### Input material
○ ○ ○ ○ ○

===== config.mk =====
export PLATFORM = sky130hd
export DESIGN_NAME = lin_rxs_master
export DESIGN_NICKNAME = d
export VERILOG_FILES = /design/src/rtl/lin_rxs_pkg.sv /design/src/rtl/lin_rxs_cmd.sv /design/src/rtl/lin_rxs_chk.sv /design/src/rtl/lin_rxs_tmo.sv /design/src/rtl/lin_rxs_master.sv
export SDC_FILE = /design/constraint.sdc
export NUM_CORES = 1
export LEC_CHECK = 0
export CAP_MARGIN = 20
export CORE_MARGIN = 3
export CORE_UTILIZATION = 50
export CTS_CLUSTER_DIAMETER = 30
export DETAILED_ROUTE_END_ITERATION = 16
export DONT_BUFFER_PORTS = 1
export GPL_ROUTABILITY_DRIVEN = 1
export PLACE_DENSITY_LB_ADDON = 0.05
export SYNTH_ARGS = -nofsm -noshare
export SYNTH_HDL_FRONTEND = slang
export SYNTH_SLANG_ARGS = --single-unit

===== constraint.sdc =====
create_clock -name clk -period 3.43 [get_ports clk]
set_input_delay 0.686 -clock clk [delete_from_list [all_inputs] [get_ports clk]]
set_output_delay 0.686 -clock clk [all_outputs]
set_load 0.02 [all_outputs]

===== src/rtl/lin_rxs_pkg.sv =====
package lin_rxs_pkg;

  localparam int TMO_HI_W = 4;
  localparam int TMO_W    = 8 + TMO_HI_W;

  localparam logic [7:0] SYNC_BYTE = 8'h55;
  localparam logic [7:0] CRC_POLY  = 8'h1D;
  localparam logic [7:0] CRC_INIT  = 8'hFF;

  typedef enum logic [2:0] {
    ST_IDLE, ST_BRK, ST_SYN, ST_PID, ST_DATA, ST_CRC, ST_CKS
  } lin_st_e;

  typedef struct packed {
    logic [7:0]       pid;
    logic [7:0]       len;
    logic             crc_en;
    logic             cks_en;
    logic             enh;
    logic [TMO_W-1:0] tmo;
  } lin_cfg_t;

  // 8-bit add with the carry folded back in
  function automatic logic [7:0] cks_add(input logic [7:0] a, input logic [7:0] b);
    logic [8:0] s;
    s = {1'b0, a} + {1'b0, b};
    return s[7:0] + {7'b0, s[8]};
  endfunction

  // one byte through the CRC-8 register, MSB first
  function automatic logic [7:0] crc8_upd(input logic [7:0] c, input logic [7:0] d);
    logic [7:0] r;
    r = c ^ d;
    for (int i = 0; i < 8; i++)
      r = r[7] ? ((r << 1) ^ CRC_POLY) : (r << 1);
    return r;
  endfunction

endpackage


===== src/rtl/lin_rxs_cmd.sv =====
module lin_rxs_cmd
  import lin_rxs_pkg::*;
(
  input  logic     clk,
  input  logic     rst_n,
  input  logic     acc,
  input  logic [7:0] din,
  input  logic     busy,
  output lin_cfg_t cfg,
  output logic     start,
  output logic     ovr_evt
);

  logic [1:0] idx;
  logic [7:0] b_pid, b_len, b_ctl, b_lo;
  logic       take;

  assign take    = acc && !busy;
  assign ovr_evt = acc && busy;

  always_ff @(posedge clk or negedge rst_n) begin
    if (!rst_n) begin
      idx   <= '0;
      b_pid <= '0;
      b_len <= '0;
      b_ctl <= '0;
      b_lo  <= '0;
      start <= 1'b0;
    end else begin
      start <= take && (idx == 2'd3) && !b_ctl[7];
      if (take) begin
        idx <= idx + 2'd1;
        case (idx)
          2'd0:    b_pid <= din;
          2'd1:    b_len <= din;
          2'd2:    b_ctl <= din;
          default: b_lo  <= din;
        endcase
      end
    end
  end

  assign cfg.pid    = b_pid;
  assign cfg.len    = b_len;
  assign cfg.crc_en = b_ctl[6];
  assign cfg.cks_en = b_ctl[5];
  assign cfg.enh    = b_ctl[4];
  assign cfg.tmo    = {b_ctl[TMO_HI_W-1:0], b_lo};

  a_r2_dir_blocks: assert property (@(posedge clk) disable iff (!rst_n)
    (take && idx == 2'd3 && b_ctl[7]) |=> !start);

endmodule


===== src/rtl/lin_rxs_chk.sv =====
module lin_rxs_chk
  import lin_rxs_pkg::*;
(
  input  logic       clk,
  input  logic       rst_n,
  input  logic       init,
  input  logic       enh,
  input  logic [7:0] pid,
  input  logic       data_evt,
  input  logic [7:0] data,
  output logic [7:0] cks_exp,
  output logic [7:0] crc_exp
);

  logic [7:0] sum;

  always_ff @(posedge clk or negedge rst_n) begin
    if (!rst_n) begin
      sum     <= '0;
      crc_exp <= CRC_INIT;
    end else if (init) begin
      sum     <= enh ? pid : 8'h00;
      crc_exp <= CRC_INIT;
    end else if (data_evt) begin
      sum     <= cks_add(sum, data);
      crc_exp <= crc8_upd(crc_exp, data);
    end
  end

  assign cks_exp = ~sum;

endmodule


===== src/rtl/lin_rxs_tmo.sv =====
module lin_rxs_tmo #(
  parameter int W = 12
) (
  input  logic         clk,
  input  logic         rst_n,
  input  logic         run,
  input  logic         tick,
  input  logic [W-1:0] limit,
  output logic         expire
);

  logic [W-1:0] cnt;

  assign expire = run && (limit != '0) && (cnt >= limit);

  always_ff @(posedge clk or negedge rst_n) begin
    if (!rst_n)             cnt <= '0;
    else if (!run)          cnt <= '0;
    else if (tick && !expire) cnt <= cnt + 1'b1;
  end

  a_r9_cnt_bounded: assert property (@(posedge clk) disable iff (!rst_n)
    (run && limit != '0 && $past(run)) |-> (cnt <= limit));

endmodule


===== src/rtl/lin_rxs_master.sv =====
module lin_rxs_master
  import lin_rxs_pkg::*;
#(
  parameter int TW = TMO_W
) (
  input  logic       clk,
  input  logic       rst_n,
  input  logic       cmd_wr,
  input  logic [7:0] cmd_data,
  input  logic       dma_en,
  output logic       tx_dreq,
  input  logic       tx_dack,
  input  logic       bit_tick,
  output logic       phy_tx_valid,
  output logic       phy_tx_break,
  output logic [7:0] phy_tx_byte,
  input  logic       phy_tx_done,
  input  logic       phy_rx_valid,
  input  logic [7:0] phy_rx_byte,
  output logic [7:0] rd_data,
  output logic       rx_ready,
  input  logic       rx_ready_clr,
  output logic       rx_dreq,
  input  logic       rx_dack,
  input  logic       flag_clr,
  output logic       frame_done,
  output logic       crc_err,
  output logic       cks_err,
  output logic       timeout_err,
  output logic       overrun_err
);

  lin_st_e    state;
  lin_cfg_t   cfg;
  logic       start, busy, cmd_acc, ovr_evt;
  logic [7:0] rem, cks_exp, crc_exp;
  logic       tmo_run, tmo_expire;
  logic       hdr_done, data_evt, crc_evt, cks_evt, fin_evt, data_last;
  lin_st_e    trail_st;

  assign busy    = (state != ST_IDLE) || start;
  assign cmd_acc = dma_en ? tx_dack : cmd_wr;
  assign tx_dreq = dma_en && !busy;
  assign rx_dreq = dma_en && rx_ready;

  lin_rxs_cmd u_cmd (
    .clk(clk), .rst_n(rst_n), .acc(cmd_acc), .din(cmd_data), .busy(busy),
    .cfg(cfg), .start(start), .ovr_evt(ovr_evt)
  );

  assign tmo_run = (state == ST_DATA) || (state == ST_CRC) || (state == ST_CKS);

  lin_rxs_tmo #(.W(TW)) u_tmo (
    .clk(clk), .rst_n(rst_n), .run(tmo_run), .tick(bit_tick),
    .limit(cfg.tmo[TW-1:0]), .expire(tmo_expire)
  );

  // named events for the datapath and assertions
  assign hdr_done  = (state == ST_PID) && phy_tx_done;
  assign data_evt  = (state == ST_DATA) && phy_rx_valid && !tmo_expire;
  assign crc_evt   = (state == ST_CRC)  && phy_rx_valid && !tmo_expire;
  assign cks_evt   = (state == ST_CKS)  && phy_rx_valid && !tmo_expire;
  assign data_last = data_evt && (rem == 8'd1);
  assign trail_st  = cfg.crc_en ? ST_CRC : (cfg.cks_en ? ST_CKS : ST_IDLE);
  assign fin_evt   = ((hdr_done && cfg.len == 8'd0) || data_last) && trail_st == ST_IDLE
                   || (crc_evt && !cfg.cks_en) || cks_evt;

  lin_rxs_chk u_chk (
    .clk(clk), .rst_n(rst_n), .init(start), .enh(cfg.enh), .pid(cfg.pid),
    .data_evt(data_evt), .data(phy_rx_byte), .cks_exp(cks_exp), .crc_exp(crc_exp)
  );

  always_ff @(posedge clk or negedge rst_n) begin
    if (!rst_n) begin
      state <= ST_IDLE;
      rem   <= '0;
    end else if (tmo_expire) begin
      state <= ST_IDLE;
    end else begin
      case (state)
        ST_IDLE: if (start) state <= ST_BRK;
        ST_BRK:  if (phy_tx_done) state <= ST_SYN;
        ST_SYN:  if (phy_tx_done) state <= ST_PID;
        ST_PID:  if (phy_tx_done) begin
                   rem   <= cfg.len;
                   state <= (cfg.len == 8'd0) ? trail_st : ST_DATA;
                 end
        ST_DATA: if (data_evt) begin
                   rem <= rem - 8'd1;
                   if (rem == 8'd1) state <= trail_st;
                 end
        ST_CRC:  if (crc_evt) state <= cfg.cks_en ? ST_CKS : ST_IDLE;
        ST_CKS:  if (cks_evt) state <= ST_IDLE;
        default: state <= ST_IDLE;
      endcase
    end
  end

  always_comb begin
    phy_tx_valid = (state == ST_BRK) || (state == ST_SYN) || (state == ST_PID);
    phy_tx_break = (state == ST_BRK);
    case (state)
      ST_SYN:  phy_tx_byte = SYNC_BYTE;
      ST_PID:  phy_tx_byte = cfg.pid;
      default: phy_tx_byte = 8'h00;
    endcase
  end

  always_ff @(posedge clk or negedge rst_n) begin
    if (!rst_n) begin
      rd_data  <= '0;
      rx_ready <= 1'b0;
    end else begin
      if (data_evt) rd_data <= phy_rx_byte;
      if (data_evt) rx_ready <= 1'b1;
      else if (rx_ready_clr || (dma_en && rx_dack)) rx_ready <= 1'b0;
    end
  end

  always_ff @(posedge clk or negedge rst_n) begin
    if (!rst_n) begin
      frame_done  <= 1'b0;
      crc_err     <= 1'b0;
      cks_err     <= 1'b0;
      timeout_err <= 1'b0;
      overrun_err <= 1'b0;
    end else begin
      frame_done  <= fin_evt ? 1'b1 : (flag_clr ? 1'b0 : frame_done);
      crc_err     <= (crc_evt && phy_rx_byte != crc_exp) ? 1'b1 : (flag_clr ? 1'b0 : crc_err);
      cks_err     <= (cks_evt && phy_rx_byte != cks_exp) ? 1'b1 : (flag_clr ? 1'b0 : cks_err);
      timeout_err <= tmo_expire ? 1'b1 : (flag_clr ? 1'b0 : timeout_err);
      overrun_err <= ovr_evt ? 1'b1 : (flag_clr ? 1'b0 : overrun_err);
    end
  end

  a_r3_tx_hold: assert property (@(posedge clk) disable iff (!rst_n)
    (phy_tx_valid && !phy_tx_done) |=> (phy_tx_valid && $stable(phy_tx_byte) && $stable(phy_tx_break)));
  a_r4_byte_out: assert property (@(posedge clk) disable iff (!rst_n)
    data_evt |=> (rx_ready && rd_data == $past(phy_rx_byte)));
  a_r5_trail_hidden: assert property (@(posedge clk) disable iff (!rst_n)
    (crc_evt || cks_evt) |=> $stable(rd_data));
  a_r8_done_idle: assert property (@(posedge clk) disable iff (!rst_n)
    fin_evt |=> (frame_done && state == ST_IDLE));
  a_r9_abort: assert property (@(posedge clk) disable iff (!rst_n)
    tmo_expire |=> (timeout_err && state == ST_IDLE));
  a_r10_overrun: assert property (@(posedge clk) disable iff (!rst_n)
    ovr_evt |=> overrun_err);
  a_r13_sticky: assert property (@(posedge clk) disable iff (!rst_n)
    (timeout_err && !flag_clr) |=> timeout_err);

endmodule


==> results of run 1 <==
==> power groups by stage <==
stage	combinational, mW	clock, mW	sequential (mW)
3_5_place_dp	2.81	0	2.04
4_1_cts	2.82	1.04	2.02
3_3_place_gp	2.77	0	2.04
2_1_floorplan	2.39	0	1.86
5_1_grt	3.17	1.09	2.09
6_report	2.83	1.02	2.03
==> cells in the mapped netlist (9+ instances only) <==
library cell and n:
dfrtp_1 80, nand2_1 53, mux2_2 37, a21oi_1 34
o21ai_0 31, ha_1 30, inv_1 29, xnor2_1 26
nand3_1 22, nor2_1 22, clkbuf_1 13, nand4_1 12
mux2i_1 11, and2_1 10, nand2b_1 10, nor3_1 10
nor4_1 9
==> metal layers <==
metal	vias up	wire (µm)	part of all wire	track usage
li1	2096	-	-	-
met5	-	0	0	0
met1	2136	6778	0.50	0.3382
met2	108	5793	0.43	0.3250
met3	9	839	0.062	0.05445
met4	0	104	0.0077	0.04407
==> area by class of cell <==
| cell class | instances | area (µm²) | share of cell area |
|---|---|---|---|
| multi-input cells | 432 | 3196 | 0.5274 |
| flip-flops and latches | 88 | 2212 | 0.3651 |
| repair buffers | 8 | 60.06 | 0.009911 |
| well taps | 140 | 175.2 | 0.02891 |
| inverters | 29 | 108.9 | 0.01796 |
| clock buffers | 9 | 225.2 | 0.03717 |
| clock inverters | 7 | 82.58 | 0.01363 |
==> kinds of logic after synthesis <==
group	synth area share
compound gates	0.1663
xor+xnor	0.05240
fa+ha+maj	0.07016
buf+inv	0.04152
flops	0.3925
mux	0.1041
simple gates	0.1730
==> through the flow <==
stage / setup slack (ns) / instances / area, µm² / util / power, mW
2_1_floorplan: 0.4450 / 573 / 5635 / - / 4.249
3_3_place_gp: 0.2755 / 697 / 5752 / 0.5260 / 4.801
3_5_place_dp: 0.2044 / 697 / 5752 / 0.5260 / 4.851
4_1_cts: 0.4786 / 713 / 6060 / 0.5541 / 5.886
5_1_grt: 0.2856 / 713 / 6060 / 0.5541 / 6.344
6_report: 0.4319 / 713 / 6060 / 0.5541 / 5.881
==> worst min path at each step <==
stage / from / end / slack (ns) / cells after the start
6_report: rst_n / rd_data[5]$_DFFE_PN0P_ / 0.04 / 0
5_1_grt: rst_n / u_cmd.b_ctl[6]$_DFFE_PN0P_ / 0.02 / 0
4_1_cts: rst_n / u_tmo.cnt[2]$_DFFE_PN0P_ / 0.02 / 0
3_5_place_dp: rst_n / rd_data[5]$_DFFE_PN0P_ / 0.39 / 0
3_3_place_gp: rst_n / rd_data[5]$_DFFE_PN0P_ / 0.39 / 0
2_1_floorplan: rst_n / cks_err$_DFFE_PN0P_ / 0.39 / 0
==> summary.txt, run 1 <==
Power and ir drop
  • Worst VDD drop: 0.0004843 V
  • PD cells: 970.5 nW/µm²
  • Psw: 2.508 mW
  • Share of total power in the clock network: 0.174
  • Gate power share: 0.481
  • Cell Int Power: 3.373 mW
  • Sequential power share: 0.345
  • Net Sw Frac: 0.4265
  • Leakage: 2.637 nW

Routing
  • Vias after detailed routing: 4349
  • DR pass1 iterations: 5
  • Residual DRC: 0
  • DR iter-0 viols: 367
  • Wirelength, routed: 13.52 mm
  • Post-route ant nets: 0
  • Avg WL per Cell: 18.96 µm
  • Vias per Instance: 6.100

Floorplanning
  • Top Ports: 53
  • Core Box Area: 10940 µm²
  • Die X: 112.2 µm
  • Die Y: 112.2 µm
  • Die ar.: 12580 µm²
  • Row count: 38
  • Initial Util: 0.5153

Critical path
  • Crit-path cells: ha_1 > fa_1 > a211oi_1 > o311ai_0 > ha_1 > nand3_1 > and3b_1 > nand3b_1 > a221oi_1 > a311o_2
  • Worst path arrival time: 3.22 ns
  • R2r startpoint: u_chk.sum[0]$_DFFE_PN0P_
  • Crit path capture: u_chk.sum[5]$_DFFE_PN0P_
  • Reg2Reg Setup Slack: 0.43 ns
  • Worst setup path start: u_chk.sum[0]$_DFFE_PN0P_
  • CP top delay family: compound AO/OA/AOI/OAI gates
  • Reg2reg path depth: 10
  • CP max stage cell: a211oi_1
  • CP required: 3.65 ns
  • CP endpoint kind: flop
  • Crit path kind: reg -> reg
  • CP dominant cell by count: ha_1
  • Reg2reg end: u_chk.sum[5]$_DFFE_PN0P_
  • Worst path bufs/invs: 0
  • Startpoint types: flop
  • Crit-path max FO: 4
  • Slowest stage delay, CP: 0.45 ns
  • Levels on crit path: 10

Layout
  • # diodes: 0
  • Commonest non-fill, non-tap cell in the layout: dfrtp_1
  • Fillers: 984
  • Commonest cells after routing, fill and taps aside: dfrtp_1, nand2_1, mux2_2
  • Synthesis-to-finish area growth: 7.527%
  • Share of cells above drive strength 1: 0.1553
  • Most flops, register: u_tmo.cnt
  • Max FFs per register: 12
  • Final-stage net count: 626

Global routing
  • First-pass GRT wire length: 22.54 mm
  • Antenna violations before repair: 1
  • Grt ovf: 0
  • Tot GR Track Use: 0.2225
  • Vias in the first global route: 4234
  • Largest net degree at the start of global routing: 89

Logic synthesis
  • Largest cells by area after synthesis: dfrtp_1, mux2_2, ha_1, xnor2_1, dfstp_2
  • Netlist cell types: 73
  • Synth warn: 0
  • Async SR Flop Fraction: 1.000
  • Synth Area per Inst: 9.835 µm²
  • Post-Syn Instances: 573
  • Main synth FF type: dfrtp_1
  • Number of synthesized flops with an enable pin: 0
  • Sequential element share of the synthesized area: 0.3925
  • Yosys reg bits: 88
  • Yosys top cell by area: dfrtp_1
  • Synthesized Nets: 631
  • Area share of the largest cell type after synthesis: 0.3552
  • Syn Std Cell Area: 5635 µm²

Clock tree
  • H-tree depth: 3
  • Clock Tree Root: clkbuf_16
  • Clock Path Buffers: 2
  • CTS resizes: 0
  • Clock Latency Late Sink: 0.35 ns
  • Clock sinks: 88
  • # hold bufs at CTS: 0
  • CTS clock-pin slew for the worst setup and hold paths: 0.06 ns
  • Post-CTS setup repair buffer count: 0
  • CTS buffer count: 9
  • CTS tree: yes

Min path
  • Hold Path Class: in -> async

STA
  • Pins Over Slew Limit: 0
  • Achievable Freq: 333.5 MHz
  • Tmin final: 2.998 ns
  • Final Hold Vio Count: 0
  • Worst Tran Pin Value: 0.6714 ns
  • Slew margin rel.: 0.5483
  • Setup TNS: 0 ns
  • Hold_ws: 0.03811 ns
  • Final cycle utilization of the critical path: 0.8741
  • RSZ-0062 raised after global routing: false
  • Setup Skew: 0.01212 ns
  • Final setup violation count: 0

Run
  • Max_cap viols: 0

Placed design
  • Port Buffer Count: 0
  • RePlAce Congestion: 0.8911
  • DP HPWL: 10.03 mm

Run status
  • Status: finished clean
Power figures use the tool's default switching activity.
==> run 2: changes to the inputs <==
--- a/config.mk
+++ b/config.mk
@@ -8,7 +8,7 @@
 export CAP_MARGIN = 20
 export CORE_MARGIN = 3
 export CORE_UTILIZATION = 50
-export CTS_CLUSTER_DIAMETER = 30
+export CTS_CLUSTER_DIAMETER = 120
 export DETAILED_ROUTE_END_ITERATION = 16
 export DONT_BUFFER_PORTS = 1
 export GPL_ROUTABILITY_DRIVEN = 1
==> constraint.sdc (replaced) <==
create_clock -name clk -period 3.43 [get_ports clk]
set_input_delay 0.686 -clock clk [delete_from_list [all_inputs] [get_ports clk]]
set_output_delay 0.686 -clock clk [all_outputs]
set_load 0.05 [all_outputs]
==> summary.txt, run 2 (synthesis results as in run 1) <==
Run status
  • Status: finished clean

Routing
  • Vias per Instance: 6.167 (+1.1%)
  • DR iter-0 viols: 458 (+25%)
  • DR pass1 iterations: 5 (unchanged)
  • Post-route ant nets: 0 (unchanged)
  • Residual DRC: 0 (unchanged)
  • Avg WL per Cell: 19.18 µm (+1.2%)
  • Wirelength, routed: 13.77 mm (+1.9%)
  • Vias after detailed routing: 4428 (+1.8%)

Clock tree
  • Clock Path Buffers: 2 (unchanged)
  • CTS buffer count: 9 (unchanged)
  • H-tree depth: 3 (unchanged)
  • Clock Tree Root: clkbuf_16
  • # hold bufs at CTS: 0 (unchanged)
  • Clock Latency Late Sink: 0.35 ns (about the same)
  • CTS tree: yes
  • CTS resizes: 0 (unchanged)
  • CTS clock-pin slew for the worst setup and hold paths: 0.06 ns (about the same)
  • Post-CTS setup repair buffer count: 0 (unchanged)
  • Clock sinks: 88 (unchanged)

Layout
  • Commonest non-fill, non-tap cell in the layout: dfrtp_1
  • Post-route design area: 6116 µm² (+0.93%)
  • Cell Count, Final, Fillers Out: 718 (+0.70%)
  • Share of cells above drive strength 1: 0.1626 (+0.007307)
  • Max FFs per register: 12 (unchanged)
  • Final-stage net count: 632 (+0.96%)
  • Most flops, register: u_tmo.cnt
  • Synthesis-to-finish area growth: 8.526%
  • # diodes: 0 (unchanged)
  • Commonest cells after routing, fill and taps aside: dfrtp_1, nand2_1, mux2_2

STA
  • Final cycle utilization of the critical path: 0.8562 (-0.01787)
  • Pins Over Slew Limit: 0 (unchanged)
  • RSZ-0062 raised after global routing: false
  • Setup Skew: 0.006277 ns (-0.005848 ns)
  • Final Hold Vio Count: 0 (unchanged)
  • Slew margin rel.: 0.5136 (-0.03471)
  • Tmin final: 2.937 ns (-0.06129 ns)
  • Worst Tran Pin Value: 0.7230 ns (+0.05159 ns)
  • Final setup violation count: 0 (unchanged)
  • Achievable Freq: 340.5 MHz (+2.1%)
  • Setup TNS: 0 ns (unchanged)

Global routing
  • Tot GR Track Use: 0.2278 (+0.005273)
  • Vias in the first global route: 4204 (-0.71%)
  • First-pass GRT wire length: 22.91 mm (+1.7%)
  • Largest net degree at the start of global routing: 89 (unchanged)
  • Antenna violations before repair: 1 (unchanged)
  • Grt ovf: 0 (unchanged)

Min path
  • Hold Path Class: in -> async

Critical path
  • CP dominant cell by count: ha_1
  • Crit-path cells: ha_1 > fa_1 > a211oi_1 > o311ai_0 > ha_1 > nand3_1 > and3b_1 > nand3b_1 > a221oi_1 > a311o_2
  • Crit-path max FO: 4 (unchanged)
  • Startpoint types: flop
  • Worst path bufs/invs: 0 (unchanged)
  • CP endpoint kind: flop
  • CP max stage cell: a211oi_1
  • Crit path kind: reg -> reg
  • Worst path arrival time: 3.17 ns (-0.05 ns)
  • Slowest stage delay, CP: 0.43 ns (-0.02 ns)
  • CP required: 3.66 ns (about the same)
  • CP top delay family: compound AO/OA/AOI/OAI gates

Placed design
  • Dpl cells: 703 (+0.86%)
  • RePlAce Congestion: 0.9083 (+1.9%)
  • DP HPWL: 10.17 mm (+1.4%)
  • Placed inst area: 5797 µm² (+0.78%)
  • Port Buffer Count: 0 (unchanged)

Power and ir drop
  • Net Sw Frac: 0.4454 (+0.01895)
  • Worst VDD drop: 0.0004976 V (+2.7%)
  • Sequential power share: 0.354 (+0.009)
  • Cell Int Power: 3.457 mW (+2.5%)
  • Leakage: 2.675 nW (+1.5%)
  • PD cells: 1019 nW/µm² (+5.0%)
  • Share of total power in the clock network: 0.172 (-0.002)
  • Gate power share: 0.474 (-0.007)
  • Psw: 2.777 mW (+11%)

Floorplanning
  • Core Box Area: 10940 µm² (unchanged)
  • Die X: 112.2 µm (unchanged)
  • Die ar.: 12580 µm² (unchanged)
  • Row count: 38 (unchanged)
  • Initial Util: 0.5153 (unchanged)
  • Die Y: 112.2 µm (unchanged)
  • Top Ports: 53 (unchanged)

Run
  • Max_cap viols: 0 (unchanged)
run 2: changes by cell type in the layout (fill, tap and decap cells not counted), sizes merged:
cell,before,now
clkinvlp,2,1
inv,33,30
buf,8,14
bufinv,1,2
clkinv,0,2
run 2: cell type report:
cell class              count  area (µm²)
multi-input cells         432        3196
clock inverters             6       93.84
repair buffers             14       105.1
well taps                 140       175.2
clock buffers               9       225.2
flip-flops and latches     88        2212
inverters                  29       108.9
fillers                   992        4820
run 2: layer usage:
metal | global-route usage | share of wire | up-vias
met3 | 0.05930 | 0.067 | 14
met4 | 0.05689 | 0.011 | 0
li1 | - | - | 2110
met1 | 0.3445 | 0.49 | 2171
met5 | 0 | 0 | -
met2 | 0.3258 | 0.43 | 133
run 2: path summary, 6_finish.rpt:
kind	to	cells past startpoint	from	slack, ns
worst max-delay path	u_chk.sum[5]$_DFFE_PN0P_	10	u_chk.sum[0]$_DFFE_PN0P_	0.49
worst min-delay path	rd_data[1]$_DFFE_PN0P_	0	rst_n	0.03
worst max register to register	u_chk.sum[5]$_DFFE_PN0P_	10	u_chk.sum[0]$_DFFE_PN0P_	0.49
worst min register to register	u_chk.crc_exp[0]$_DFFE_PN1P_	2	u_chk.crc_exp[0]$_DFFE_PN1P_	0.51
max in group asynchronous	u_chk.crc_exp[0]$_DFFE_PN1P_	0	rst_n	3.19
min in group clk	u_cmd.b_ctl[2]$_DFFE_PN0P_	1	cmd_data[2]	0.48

○ ○ ○ ○ ○

### Exercise goal
Quote exactly the first line of the data and every line after it through the one holding "localparam int TMO_HI_W = 4;".

### Completed exercise
===== config.mk =====
export PLATFORM = sky130hd
export DESIGN_NAME = lin_rxs_master
export DESIGN_NICKNAME = d
export VERILOG_FILES = /design/src/rtl/lin_rxs_pkg.sv /design/src/rtl/lin_rxs_cmd.sv /design/src/rtl/lin_rxs_chk.sv /design/src/rtl/lin_rxs_tmo.sv /design/src/rtl/lin_rxs_master.sv
export SDC_FILE = /design/constraint.sdc
export NUM_CORES = 1
export LEC_CHECK = 0
export CAP_MARGIN = 20
export CORE_MARGIN = 3
export CORE_UTILIZATION = 50
export CTS_CLUSTER_DIAMETER = 30
export DETAILED_ROUTE_END_ITERATION = 16
export DONT_BUFFER_PORTS = 1
export GPL_ROUTABILITY_DRIVEN = 1
export PLACE_DENSITY_LB_ADDON = 0.05
export SYNTH_ARGS = -nofsm -noshare
export SYNTH_HDL_FRONTEND = slang
export SYNTH_SLANG_ARGS = --single-unit

===== constraint.sdc =====
create_clock -name clk -period 3.43 [get_ports clk]
set_input_delay 0.686 -clock clk [delete_from_list [all_inputs] [get_ports clk]]
set_output_delay 0.686 -clock clk [all_outputs]
set_load 0.02 [all_outputs]

===== src/rtl/lin_rxs_pkg.sv =====
package lin_rxs_pkg;

  localparam int TMO_HI_W = 4;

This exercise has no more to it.